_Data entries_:
* * * * * * * * *
==> src/rtl/axil_window_bridge.sv <==
// AXI4-Lite bridge relocating up to NUM_WIN address windows onto a master port.
// Define AXIL_BRIDGE_BSWAP_EN to byte-swap data and strobes for big-endian targets.
module axil_window_bridge #(
   parameter int                    NUM_WIN    = 1,
   parameter logic [32*NUM_WIN-1:0] WIN_BASE   = '0,
   parameter logic [32*NUM_WIN-1:0] WIN_SIZE   = {NUM_WIN{32'h1000_0000}},
   parameter logic [32*NUM_WIN-1:0] WIN_OFFSET = '0,
   parameter int                    DATA_WIDTH = 32,
   parameter int                    DEST_WIDTH = 32
) (
   input  logic                    clk,
   input  logic                    rst,
   input  logic [31:0]             s_araddr,
   input  logic                    s_arvalid,
   input  logic [2:0]              s_arprot,
   output logic                    s_arready,
   output logic [DATA_WIDTH-1:0]   s_rdata,
   output logic [1:0]              s_rresp,
   output logic                    s_rvalid,
   input  logic                    s_rready,
   input  logic [31:0]             s_awaddr,
   input  logic                    s_awvalid,
   input  logic [2:0]              s_awprot,
   output logic                    s_awready,
   input  logic [DATA_WIDTH-1:0]   s_wdata,
   input  logic [DATA_WIDTH/8-1:0] s_wstrb,
   input  logic                    s_wvalid,
   output logic                    s_wready,
   output logic [1:0]              s_bresp,
   output logic                    s_bvalid,
   input  logic                    s_bready,
   output logic [DEST_WIDTH-1:0]   m_araddr,
   output logic                    m_arvalid,
   output logic [2:0]              m_arprot,
   input  logic                    m_arready,
   input  logic [DATA_WIDTH-1:0]   m_rdata,
   input  logic [1:0]              m_rresp,
   input  logic                    m_rvalid,
   output logic                    m_rready,
   output logic [DEST_WIDTH-1:0]   m_awaddr,
   output logic                    m_awvalid,
   output logic [2:0]              m_awprot,
   input  logic                    m_awready,
   output logic [DATA_WIDTH-1:0]   m_wdata,
   output logic [DATA_WIDTH/8-1:0] m_wstrb,
   output logic                    m_wvalid,
   input  logic                    m_wready,
   input  logic [1:0]              m_bresp,
   input  logic                    m_bvalid,
   output logic                    m_bready
);

   localparam int STRB_W = DATA_WIDTH / 8;

   typedef enum logic [1:0] {R_IDLE, R_ADDR, R_DATA, R_RESP} r_state_e;
   typedef enum logic [1:0] {W_IDLE, W_REQ, W_RESP, W_DONE} w_state_e;

   // {hit, translated address}; loop runs downward so the lowest index wins
   function automatic logic [32:0] decode(input logic [31:0] a);
      logic [32:0] r;
      r = '0;
      for (int i = NUM_WIN - 1; i >= 0; i--) begin
         if ((a & ~(WIN_SIZE[32*i+:32] - 32'd1)) == WIN_BASE[32*i+:32])
            r = {1'b1, a - WIN_BASE[32*i+:32] + WIN_OFFSET[32*i+:32]};
      end
      return r;
   endfunction

`ifdef AXIL_BRIDGE_BSWAP_EN
   function automatic logic [DATA_WIDTH-1:0] swap_d(input logic [DATA_WIDTH-1:0] d);
      logic [DATA_WIDTH-1:0] r;
      for (int i = 0; i < STRB_W; i++) r[8*i+:8] = d[DATA_WIDTH-8-8*i+:8];
      return r;
   endfunction
   function automatic logic [STRB_W-1:0] swap_s(input logic [STRB_W-1:0] s);
      logic [STRB_W-1:0] r;
      for (int i = 0; i < STRB_W; i++) r[i] = s[STRB_W-1-i];
      return r;
   endfunction
`else
   function automatic logic [DATA_WIDTH-1:0] swap_d(input logic [DATA_WIDTH-1:0] d);
      return d;
   endfunction
   function automatic logic [STRB_W-1:0] swap_s(input logic [STRB_W-1:0] s);
      return s;
   endfunction
`endif

   r_state_e                r_state_q;
   w_state_e                w_state_q;
   logic                    s_arready_q, s_rvalid_q, m_arvalid_q, m_rready_q;
   logic [DATA_WIDTH-1:0]   s_rdata_q;
   logic [1:0]              s_rresp_q, s_bresp_q;
   logic [DEST_WIDTH-1:0]   m_araddr_q, m_awaddr_q;
   logic [2:0]              m_arprot_q, m_awprot_q, awprot_q;
   logic                    s_awready_q, s_wready_q, s_bvalid_q;
   logic                    m_awvalid_q, m_wvalid_q, m_bready_q;
   logic [31:0]             awaddr_q;
   logic [DATA_WIDTH-1:0]   wdata_q, m_wdata_q;
   logic [STRB_W-1:0]       wstrb_q, m_wstrb_q;

   logic [32:0]             ar_dec_d, aw_dec_d;
   logic [DATA_WIDTH-1:0]   wdata_d;
   logic [STRB_W-1:0]       wstrb_d;
   logic [2:0]              awprot_d;
   logic                    aw_hs, w_hs, both_d, req_done;

   assign aw_hs    = s_awvalid & s_awready_q;
   assign w_hs     = s_wvalid & s_wready_q;
   assign both_d   = (aw_hs | ~s_awready_q) & (w_hs | ~s_wready_q);
   assign ar_dec_d = decode(s_araddr);
   assign aw_dec_d = decode(aw_hs ? s_awaddr : awaddr_q);
   assign awprot_d = aw_hs ? s_awprot : awprot_q;
   assign wdata_d  = w_hs ? s_wdata : wdata_q;
   assign wstrb_d  = w_hs ? s_wstrb : wstrb_q;
   assign req_done = (~m_awvalid_q | m_awready) & (~m_wvalid_q | m_wready);

   always_ff @(posedge clk) begin
      if (rst) begin
         r_state_q   <= R_IDLE;
         s_arready_q <= 1'b1;
         s_rvalid_q  <= 1'b0;
         s_rdata_q   <= '0;
         s_rresp_q   <= 2'b00;
         m_arvalid_q <= 1'b0;
         m_araddr_q  <= '0;
         m_arprot_q  <= 3'b000;
         m_rready_q  <= 1'b0;
      end else begin
         unique case (r_state_q)
            R_IDLE: if (s_arvalid) begin
               s_arready_q <= 1'b0;
               if (ar_dec_d[32]) begin
                  m_arvalid_q <= 1'b1;
                  m_araddr_q  <= ar_dec_d[DEST_WIDTH-1:0];
                  m_arprot_q  <= s_arprot;
                  r_state_q   <= R_ADDR;
               end else begin
                  s_rvalid_q <= 1'b1;
                  s_rdata_q  <= '0;
                  s_rresp_q  <= 2'b11;
                  r_state_q  <= R_RESP;
               end
            end
            R_ADDR: if (m_arready) begin
               m_arvalid_q <= 1'b0;
               m_rready_q  <= 1'b1;
               r_state_q   <= R_DATA;
            end
            R_DATA: if (m_rvalid) begin
               m_rready_q <= 1'b0;
               s_rvalid_q <= 1'b1;
               s_rdata_q  <= swap_d(m_rdata);
               s_rresp_q  <= m_rresp;
               r_state_q  <= R_RESP;
            end
            R_RESP: if (s_rready) begin
               s_rvalid_q  <= 1'b0;
               s_arready_q <= 1'b1;
               r_state_q   <= R_IDLE;
            end
            default: r_state_q <= R_IDLE;
         endcase
      end
   end

   always_ff @(posedge clk) begin
      if (rst) begin
         w_state_q   <= W_IDLE;
         s_awready_q <= 1'b1;
         s_wready_q  <= 1'b1;
         s_bvalid_q  <= 1'b0;
         s_bresp_q   <= 2'b00;
         awaddr_q    <= '0;
         awprot_q    <= 3'b000;
         wdata_q     <= '0;
         wstrb_q     <= '0;
         m_awvalid_q <= 1'b0;
         m_awaddr_q  <= '0;
         m_awprot_q  <= 3'b000;
         m_wvalid_q  <= 1'b0;
         m_wdata_q   <= '0;
         m_wstrb_q   <= '0;
         m_bready_q  <= 1'b0;
      end else begin
         unique case (w_state_q)
            W_IDLE: begin
               if (aw_hs) begin
                  s_awready_q <= 1'b0;
                  awaddr_q    <= s_awaddr;
                  awprot_q    <= s_awprot;
               end
               if (w_hs) begin
                  s_wready_q <= 1'b0;
                  wdata_q    <= s_wdata;
                  wstrb_q    <= s_wstrb;
               end
               if (both_d && aw_dec_d[32]) begin
                  m_awvalid_q <= 1'b1;
                  m_awaddr_q  <= aw_dec_d[DEST_WIDTH-1:0];
                  m_awprot_q  <= awprot_d;
                  m_wvalid_q  <= 1'b1;
                  m_wdata_q   <= swap_d(wdata_d);
                  m_wstrb_q   <= swap_s(wstrb_d);
                  w_state_q   <= W_REQ;
               end else if (both_d) begin
                  s_bvalid_q <= 1'b1;
                  s_bresp_q  <= 2'b11;
                  w_state_q  <= W_DONE;
               end
            end
            W_REQ: begin
               if (m_awready) m_awvalid_q <= 1'b0;
               if (m_wready) m_wvalid_q <= 1'b0;
               if (req_done) begin
                  m_bready_q <= 1'b1;
                  w_state_q  <= W_RESP;
               end
            end
            W_RESP: if (m_bvalid) begin
               m_bready_q <= 1'b0;
               s_bvalid_q <= 1'b1;
               s_bresp_q  <= m_bresp;
               w_state_q  <= W_DONE;
            end
            W_DONE: if (s_bready) begin
               s_bvalid_q  <= 1'b0;
               s_awready_q <= 1'b1;
               s_wready_q  <= 1'b1;
               w_state_q   <= W_IDLE;
            end
            default: w_state_q <= W_IDLE;
         endcase
      end
   end

   assign s_arready = s_arready_q;
   assign s_rvalid  = s_rvalid_q;
   assign s_rdata   = s_rdata_q;
   assign s_rresp   = s_rresp_q;
   assign m_arvalid = m_arvalid_q;
   assign m_araddr  = m_araddr_q;
   assign m_arprot  = m_arprot_q;
   assign m_rready  = m_rready_q;
   assign s_awready = s_awready_q;
   assign s_wready  = s_wready_q;
   assign s_bvalid  = s_bvalid_q;
   assign s_bresp   = s_bresp_q;
   assign m_awvalid = m_awvalid_q;
   assign m_awaddr  = m_awaddr_q;
   assign m_awprot  = m_awprot_q;
   assign m_wvalid  = m_wvalid_q;
   assign m_wdata   = m_wdata_q;
   assign m_wstrb   = m_wstrb_q;
   assign m_bready  = m_bready_q;

endmodule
* * * * * * * * *
_Goal of the exercise_:
Using the records above, select and copy every line that has the word "else".

_Result_:
`else
      end else begin
               end else begin
      end else begin
               end else if (both_d) begin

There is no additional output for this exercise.